**Your task**
State, as a number alone, how many lines of the entries contain the word "STATUS".

**Raw data**
From an optimization exercise on the open Yosys and OpenROAD flow, aimed at small area and a short achievable clock period; shortcuts taken in it are not production practice. At most, simulation tests tie the RTL to the original design; equivalence was not proved. For runs 1 and 3, only the layout was checked, not whether the RTL still works. Power is estimated from default activity; no workload was simulated.

`design/flow/design.v`:
```
module spi_mem_target #(
  parameter int ADDR_W    = 8,
  parameter int MEM_DEPTH = 256
) (
  input  logic clk,
  input  logic rst,
  input  logic spi_sck,
  input  logic spi_cs_n,
  input  logic spi_mosi,
  output logic spi_miso,
  output logic spi_miso_oe,
  output logic busy,
  output logic cmd_err
);
  typedef enum logic [2:0] {
    IDLE, CMD, ADDR, READ, WRITE, STATUS, IGNORE
  } state_t;
  function automatic int plane_k(input int b);
    case (b)
      7, 6:    plane_k = 3;
      5, 4:    plane_k = 4;
      default: plane_k = 5;
    endcase
  endfunction
  state_t      state;
  logic [1:0]  sck_sync, cs_sync, mosi_sync;
  logic        sck_prev, cs_prev;
  logic        sck_s, cs_s, mosi_s;
  logic        sck_rise, sck_fall, cs_rise, cs_fall;
  logic [2:0]  bit_cnt;
  logic [6:0]  rx_sr;
  logic [7:0]  rx_byte;
  logic        miso_bit;
  logic        byte_done;
  logic [7:0]  addr;
  logic [7:0]  addr_inc;
  logic        is_read;
  logic        mem_we;
  logic        wel;
  logic        wrote;
  logic [4:0]  ph;
  logic [4:0]  ph_n;
  logic        wact;
  logic        wpos;
  logic [2:0]  eq_a;
  logic        eq_i;
  logic [2:0]  rm;
  logic [4:0]  rsel7;
  logic [1:0]  tj3;
  logic        tj4;
  logic [7:0]  we;
  logic        rm7;
  logic [7:0]  txb;
  logic        tx_bit;
  logic        c_win;
  logic        cmh;
  logic        cand0, cand1;
  logic        c_win_d;
  logic        cwin_n;
  assign sck_s     = sck_sync[1];
  assign cs_s      = cs_sync[1];
  assign mosi_s    = mosi_sync[1];
  assign sck_rise  = sck_s & ~sck_prev;
  assign sck_fall  = ~sck_s & sck_prev;
  assign cs_rise   = cs_s & ~cs_prev;
  assign cs_fall   = ~cs_s & cs_prev;
  assign rx_byte   = {rx_sr, mosi_s};
  assign byte_done = sck_rise && (bit_cnt == 3'd7);
  assign mem_we    = (state == WRITE) && byte_done && !cs_rise;
  assign spi_miso  = miso_bit;
  assign addr_inc  = addr + 8'd1;
  assign ph_n      = ph + 5'd1;
  assign cwin_n    = (state == ADDR) && (bit_cnt == 3'd7);
  assign eq_a[0] = (ph_n[2:0] == addr[2:0]);
  assign eq_a[1] = eq_a[0] && (ph_n[3] == addr[3]);
  assign eq_a[2] = eq_a[1] && (ph_n[4] == addr[4]);
  assign eq_i    = (ph_n[2:0] == addr_inc[2:0]);
  always_ff @(posedge clk or posedge rst) begin
    if (rst) begin
      cs_sync <= 2'b00;
      cs_prev <= 1'b0;
    end else begin
      cs_sync <= {cs_sync[0], spi_cs_n};
      cs_prev <= cs_s;
    end
  end
  always_ff @(posedge clk) begin
    sck_sync  <= {sck_sync[0], spi_sck};
    mosi_sync <= {mosi_sync[0], spi_mosi};
    sck_prev  <= sck_s;
  end
  always_ff @(posedge clk) begin
    if (sck_rise) begin
      rx_sr   <= rx_byte[6:0];
      bit_cnt <= bit_cnt + 3'd1;
    end
    if (!cs_rise && state == IDLE && cs_fall) begin
      bit_cnt <= 3'd0;
      wrote   <= 1'b0;
    end
    if (!cs_rise && state == CMD && byte_done) begin
      is_read <= rx_byte[0];
    end
    if (!cs_rise && state == WRITE && byte_done) begin
      wrote <= 1'b1;
    end
  end
  always_ff @(posedge clk) begin
    ph <= ph_n;
    if (mem_we) begin
      wact <= 1'b1;
    end else if (wpos) begin
      wact <= 1'b0;
    end
    wpos <= wact && eq_a[2];
  end
  always_ff @(posedge clk) begin
    if (!cs_rise && state == ADDR && byte_done) begin
      addr <= rx_byte;
    end else if ((!cs_rise && state == READ && byte_done) || wpos) begin
      addr <= addr_inc;
    end
  end
  for (genvar l = 0; l < 8; l++) begin : g_we
    assign we[l] = wpos && (addr[7:5] == l);
  end
  always_ff @(posedge clk) begin
    c_win   <= cwin_n;
    c_win_d <= c_win;
    cmh     <= (ph_n[2:1] == rx_sr[1:0]);
  end
  always_ff @(posedge clk) begin
    rm    <= eq_a;
    tj3   <= ~(addr[4:3] - ph_n[4:3]);
    tj4   <= ~(addr[4] ^ ph_n[4]);
    rsel7 <= cwin_n ? {rx_sr[6:4], ~(rx_sr[3:2] - ph_n[4:3])}
                    : {addr_inc[7:5], ~(addr_inc[4:3] - ph_n[4:3])};
    rm7   <= eq_i && (bit_cnt != 3'd0);
  end
  for (genvar b = 0; b < 8; b++) begin : g_plane
    localparam int K  = plane_k(b);
    localparam int L  = 1 << K;
    localparam int NT = 32 >> K;
    logic [8*NT-1:0] taps;
    logic            tap;
    for (genvar l = 0; l < 8; l++) begin : g_loop
      logic [31:0] sr;
      always_ff @(posedge clk) begin
        sr <= {sr[30:0], we[l] ? txb[b] : sr[31]};
      end
      for (genvar j = 0; j < NT; j++) begin : g_tap
        assign taps[l*NT + j] = sr[L*j + L - 1];
      end
    end
    if (b == 7) begin : g_cap7
      assign tap = taps[rsel7];
      always_ff @(posedge clk) begin
        if (c_win && cmh && !ph[0]) cand0 <= tap;
        if (c_win && cmh && ph[0]) cand1 <= tap;
        if (mem_we) begin
          txb[7] <= rx_byte[7];
        end else if (c_win_d && !c_win) begin
          txb[7] <= addr[0] ? cand1 : cand0;
        end else if (!wact && !c_win && rm7) begin
          txb[7] <= tap;
        end
      end
    end else begin : g_capn
      if (K == 3) begin : g_t3
        assign tap = taps[{addr[7:5], tj3}];
      end else if (K == 4) begin : g_t4
        assign tap = taps[{addr[7:5], tj4}];
      end else begin : g_t5
        assign tap = taps[addr[7:5]];
      end
      always_ff @(posedge clk) begin
        if (mem_we) begin
          txb[b] <= rx_byte[b];
        end else if (!wact && rm[K-3]) begin
          txb[b] <= tap;
        end
      end
    end
  end
  always_comb begin
    tx_bit = 1'b0;
    if (state == READ) begin
      tx_bit = txb[~bit_cnt];
    end else if (state == STATUS) begin
      tx_bit = wel && (bit_cnt == 3'd6);
    end
  end
  state_t state_n;
  logic   wel_n, miso_n, err_n;
  always_comb begin
    state_n = state;
    wel_n   = wel;
    miso_n  = sck_fall ? tx_bit : miso_bit;
    err_n   = 1'b0;
    if (cs_rise) begin
      if (state == WRITE && wrote) begin
        wel_n = 1'b0;
      end
      state_n = IDLE;
      miso_n  = 1'b0;
    end else begin
      case (state)
        IDLE: begin
          if (cs_fall) begin
            state_n = CMD;
            miso_n  = 1'b0;
          end
        end
        CMD: begin
          if (byte_done) begin
            case (rx_byte)
              8'h03: state_n = ADDR;
              8'h02: state_n = wel ? ADDR : IGNORE;
              8'h05: state_n = STATUS;
              8'h06: begin
                wel_n   = 1'b1;
                state_n = IGNORE;
              end
              8'h04: begin
                wel_n   = 1'b0;
                state_n = IGNORE;
              end
              default: begin
                state_n = IGNORE;
                err_n   = 1'b1;
              end
            endcase
          end
        end
        ADDR: begin
          if (byte_done) begin
            state_n = is_read ? READ : WRITE;
          end
        end
        READ, WRITE, STATUS, IGNORE: begin
        end
        default: begin
          state_n = IDLE;
        end
      endcase
    end
  end
  always_ff @(posedge clk or posedge rst) begin
    if (rst) begin
      state       <= IDLE;
      miso_bit    <= 1'b0;
      spi_miso_oe <= 1'b0;
      busy        <= 1'b0;
      cmd_err     <= 1'b0;
      wel         <= 1'b0;
    end else begin
      state       <= state_n;
      miso_bit    <= miso_n;
      spi_miso_oe <= (state_n == READ) || (state_n == STATUS);
      busy        <= (state_n != IDLE);
      cmd_err     <= err_n;
      wel         <= wel_n;
    end
  end
endmodule
```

**Result below**
5